John Adams wrote on a hot July night in Philadelphia that the day behind him “will be a memorable epoch in the history of America.” Adams went on, “I am apt to believe that it will be celebrated by succeeding generations as the great anniversary festival.”
It turns out he was wrong. That letter was dated July 2, 1776, the day the Continental Congress decided to approve the Declaration of Independence, but two days before most of the delegates signed it.
The important point, though, is how close he was to being right. It is a peculiar thing that we celebrate our country on the day we broke away from England, especially because at that time we were hardly a nation, and barely united colonies.
This is important. America’s birth was a negative act-a breaking of bonds-rather than a positive act-the passage Articles of Confederation or the approval of the Constitution. This detail distinguishes us from most of the world, and plays a central role in current U.S.-Europe tensions.
It both reflects our character as a people and also forms our souls that we associate freedom with defiance. As school children, Americans need explained to them the difference between liberty and independence. The nature of our founding inseparably intertwines the two ideas.
Europeans, in large part, are different in this regard. In Germany, the national day is October 3 to mark reunification. In Belgium, the birth of their country is marked by King Leopold’s ascension to the throne. Sweden, similarly celebrates King Gustav’s crowning.
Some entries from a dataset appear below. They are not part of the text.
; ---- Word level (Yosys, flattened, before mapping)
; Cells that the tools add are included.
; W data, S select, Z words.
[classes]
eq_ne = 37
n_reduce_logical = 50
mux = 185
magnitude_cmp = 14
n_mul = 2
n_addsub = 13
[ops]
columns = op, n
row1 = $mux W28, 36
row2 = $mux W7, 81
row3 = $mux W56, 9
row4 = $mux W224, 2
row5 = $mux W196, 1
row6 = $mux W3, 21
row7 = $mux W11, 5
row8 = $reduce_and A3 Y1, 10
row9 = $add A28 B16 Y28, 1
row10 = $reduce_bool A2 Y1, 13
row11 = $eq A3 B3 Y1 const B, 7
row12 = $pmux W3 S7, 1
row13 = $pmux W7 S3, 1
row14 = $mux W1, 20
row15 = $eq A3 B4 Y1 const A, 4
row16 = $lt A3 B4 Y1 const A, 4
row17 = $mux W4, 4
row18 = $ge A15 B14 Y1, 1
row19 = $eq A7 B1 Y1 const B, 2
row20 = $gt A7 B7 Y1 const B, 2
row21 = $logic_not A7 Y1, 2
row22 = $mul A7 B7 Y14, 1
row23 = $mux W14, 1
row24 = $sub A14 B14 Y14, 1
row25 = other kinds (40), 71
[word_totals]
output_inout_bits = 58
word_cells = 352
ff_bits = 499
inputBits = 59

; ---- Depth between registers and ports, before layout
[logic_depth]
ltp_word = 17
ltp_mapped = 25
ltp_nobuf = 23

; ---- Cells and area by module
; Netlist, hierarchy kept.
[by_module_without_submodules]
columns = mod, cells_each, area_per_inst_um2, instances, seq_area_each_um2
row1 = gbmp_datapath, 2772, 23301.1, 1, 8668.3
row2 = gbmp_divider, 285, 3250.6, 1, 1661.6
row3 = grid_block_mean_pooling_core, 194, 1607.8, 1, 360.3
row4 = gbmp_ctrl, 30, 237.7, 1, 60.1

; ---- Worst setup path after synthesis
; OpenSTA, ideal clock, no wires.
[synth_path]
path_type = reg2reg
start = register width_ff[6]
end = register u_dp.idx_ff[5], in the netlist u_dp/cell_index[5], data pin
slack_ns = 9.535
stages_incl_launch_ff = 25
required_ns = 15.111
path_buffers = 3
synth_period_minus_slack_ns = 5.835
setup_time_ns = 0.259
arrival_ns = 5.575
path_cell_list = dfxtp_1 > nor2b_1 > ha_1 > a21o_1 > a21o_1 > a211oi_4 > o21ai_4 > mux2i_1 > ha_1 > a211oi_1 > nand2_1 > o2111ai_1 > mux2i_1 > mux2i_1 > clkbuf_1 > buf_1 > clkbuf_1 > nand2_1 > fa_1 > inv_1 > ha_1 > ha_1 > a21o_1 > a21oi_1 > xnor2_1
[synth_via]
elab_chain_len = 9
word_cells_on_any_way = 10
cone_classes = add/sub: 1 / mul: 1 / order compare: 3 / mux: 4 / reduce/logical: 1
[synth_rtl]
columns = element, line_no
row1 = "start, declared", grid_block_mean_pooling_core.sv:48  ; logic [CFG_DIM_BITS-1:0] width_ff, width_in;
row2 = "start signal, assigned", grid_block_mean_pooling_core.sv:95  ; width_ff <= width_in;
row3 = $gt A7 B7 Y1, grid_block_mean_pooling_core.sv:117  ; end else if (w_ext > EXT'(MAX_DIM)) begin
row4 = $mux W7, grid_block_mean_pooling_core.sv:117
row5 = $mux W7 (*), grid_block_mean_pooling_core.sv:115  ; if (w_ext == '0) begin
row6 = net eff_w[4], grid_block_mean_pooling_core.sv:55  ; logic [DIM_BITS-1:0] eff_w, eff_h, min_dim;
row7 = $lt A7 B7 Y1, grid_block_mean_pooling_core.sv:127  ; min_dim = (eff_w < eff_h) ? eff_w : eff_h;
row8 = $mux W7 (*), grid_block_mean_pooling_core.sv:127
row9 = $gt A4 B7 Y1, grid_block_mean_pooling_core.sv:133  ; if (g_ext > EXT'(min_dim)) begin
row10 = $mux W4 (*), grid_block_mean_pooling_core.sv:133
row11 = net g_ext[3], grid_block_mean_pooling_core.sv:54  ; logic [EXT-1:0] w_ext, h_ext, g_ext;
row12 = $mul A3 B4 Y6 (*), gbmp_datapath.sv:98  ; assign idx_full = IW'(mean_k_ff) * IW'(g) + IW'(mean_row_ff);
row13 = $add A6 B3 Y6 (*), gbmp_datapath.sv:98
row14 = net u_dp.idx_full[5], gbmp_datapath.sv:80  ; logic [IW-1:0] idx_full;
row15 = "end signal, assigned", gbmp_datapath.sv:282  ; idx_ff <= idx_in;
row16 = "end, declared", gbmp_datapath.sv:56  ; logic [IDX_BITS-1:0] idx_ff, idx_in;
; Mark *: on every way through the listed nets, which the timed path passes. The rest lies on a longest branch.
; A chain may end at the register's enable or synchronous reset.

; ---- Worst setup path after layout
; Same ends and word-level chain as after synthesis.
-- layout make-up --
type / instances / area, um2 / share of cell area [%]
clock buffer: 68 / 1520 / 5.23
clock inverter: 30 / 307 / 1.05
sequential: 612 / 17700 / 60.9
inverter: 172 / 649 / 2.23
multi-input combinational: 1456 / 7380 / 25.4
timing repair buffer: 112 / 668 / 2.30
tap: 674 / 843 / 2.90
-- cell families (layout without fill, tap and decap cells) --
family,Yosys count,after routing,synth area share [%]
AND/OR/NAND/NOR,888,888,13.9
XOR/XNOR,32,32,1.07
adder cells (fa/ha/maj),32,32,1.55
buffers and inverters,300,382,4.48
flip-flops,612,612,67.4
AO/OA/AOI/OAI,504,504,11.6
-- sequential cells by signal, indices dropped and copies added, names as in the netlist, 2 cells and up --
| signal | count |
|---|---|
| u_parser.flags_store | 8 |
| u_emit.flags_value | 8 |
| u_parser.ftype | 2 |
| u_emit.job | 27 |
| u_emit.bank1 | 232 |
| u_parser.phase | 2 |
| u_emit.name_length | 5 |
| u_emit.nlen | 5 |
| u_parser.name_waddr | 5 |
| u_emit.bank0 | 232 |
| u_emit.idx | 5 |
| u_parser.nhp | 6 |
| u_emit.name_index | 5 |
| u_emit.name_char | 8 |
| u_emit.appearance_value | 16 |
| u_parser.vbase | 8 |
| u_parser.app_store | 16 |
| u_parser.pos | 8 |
[src/flat_wrapper.sv]
// flat-port wrapper written by rule: the top's interface ports become plain ports
module grey_convert_and_brim_detect_flat import gcbd_pkg::*;
  (clk, rst, wr_en, wr_index, wr_data, pixel_valid, pixel_red, pixel_green, pixel_blue, pixel_frame_start, pixel_ready, result_valid, result_grey, result_brim_found, result_brim_column, result_search_failed, result_ready);
  gcbd_pix_if pixel_i ();
  gcbd_res_if result_i ();
  input  logic clk;
  input  logic rst;
  input  logic wr_en;
  input  logic [1:0] wr_index;
  input  logic [11:0] wr_data;
  input wire logic [$bits(pixel_i.valid)-1:0] pixel_valid;
  input wire logic [$bits(pixel_i.red)-1:0] pixel_red;
  input wire logic [$bits(pixel_i.green)-1:0] pixel_green;
  input wire logic [$bits(pixel_i.blue)-1:0] pixel_blue;
  input wire logic [$bits(pixel_i.frame_start)-1:0] pixel_frame_start;
  output wire logic [$bits(pixel_i.ready)-1:0] pixel_ready;
  output wire logic [$bits(result_i.valid)-1:0] result_valid;
  output wire logic [$bits(result_i.grey)-1:0] result_grey;
  output wire logic [$bits(result_i.brim_found)-1:0] result_brim_found;
  output wire logic [$bits(result_i.brim_column)-1:0] result_brim_column;
  output wire logic [$bits(result_i.search_failed)-1:0] result_search_failed;
  input wire logic [$bits(result_i.ready)-1:0] result_ready;
  assign pixel_i.valid = pixel_valid;
  assign pixel_i.red = pixel_red;
  assign pixel_i.green = pixel_green;
  assign pixel_i.blue = pixel_blue;
  assign pixel_i.frame_start = pixel_frame_start;
  assign pixel_ready = pixel_i.ready;
  assign result_valid = result_i.valid;
  assign result_grey = result_i.grey;
  assign result_brim_found = result_i.brim_found;
  assign result_brim_column = result_i.brim_column;
  assign result_search_failed = result_i.search_failed;
  assign result_i.ready = result_ready;
  grey_convert_and_brim_detect u_core (.clk(clk), .rst(rst), .pixel(pixel_i), .result(result_i), .wr_en(wr_en), .wr_index(wr_index), .wr_data(wr_data));
endmodule
[config.mk]
export PLATFORM = sky130hd
export DESIGN_NAME = grey_convert_and_brim_detect_flat
export DESIGN_NICKNAME = d
export VERILOG_FILES = /design/src/sv/gcbd_pkg.sv /design/src/sv/gcbd_if.sv /design/src/sv/gcbd_grey.sv /design/src/sv/gcbd_scan.sv /design/src/sv/grey_convert_and_brim_detect.sv /design/src/flat_wrapper.sv
export VERILOG_INCLUDE_DIRS = /design/src /design/src/sv
export SDC_FILE = /design/constraint.sdc
export NUM_CORES = 1
export LEC_CHECK = 0
export ABC_CLOCK_PERIOD_IN_PS = 12700
export BUFFER_PORTS_ARGS = -buffer_cell sky130_fd_sc_hd__buf_2
export CORE_MARGIN = 2
export CORE_UTILIZATION = 54
export CTS_BUF_LIST = sky130_fd_sc_hd__clkbuf_8
export DETAILED_ROUTE_END_ITERATION = 8
export PLACE_DENSITY = 0.71
export SYNTH_ARGS = -nofsm -noshare
export SYNTH_HDL_FRONTEND = slang
export SYNTH_SLANG_ARGS = --single-unit
[constraint.sdc]
create_clock -name clk -period 12.7 [get_ports clk]
set_input_delay 1.905 -clock clk [delete_from_list [all_inputs] [get_ports clk]]
set_output_delay 1.905 -clock clk [all_outputs]
set_load 0.1 [all_outputs]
Our national identity is tied up with freedom. Becoming free, like becoming American, is an act of breaking away. Becoming German or Belgian is an act of coming together under one rule.
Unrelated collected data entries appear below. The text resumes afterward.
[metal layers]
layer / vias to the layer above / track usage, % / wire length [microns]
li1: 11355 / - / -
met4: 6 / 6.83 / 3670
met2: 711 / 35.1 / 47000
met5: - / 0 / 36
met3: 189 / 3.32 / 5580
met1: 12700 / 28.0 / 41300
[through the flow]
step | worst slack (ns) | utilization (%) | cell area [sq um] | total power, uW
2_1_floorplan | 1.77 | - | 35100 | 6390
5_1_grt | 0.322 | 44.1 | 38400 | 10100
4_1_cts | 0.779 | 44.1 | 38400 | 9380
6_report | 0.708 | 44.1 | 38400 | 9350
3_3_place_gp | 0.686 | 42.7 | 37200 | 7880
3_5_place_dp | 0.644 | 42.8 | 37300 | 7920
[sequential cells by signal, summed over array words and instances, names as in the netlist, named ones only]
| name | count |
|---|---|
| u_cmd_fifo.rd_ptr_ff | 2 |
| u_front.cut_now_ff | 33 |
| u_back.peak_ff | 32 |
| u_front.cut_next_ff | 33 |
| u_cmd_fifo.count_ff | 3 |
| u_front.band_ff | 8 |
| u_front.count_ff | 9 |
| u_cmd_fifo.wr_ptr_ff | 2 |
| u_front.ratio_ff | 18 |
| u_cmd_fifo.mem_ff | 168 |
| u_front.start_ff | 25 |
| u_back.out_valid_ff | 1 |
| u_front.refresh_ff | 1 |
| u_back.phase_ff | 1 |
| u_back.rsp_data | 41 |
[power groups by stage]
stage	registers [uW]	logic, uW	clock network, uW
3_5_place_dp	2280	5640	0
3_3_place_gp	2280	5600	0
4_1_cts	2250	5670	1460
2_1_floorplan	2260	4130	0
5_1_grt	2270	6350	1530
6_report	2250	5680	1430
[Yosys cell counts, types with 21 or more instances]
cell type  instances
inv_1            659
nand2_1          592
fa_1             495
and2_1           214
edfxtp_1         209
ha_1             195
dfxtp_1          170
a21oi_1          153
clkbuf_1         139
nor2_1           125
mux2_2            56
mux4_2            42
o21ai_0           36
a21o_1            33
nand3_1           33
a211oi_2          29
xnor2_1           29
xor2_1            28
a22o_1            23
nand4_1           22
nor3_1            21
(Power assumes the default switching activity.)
In this light we can understand why so many Europeans are eager to turn their continent, effectively, into one nation. What we see as sacrificing sovereignty, they see as strengthening and unifying. This is understandable, not just because of the manner of their birth, but because of the 20th century experiences of these European nations.
In the first half of the last century, many of them were conquered or at least walloped by foreign aggressors. In the second half, they lived in the shadow of the Soviet Empire or even in its iron grip. The Europeans were thrice-bitten in the “American Century,” called so because we destroyed Nazis, Communists, and a handful of other enemies whom we vanquished so thoroughly we don’t even really remember who they were.
This is the setting on which the current drama of the International Criminal Court plays itself out. The Europeans eagerly submit to this international prosecutorial body in the hopes that it will keep them safe, because the only thing that has kept them safe for the last 100 years is the very American military might they resent.
But Americans have been under European rule before. We know what it is like to have foreigners across the ocean put us on trial on bogus charges. Last time they attempted this, we soaked them in tar and covered them with feathers.
The European mindset–this drive to tear down walls–is one we also find in many liberal American intellectuals. New York Times editorialists and Economist writers often think of themselves as above local or national distinctions. The Times puts the international section first and the local section last.
Being American, in part, means resisting this cosmopolitan way of thinking. It is a denial of our nature to claim that our country, our state and our nation do not make a difference. The American way is defiance. The European way is appeasement.
For this reason, it is hard to have a discussion on the ICC. Europeans can’t understand why we would not subject ourselves to that court. Most Americans don’t even feel they need to make an argument against it–the reasons are self-evident. Our different natures and experiences on the question make it difficult even to talk about it.
Great American poet Robert Frost articulated it well in his dialogue poem,
“Build Soil.” One character, a poet who writes on a farm and calls it farming,
explains “we are too unseparate.” He goes on:
My friends all know I’m interpersonal.
But long before I’m interpersonal,
Away, ‘way down inside, I’m personal.
Just so before we’re international,
We’re national, and act as nationals.
As Americans, every July we are reminded of this. We celebrate the shattering of an empire, the breaking of bonds.
Meaningful interaction and real justice cannot happen across an ocean. Americans and Europeans learn much from each other and benefit through cooperation. But the serious business of justice must be carried out on a smaller scale, with people who have a more shared idea of right and wrong, crime and punishment.
The other character in Frost’s poem (who actually grows food) makes this point well when he ends the dialogue by telling us that “going home from company means coming to our senses.”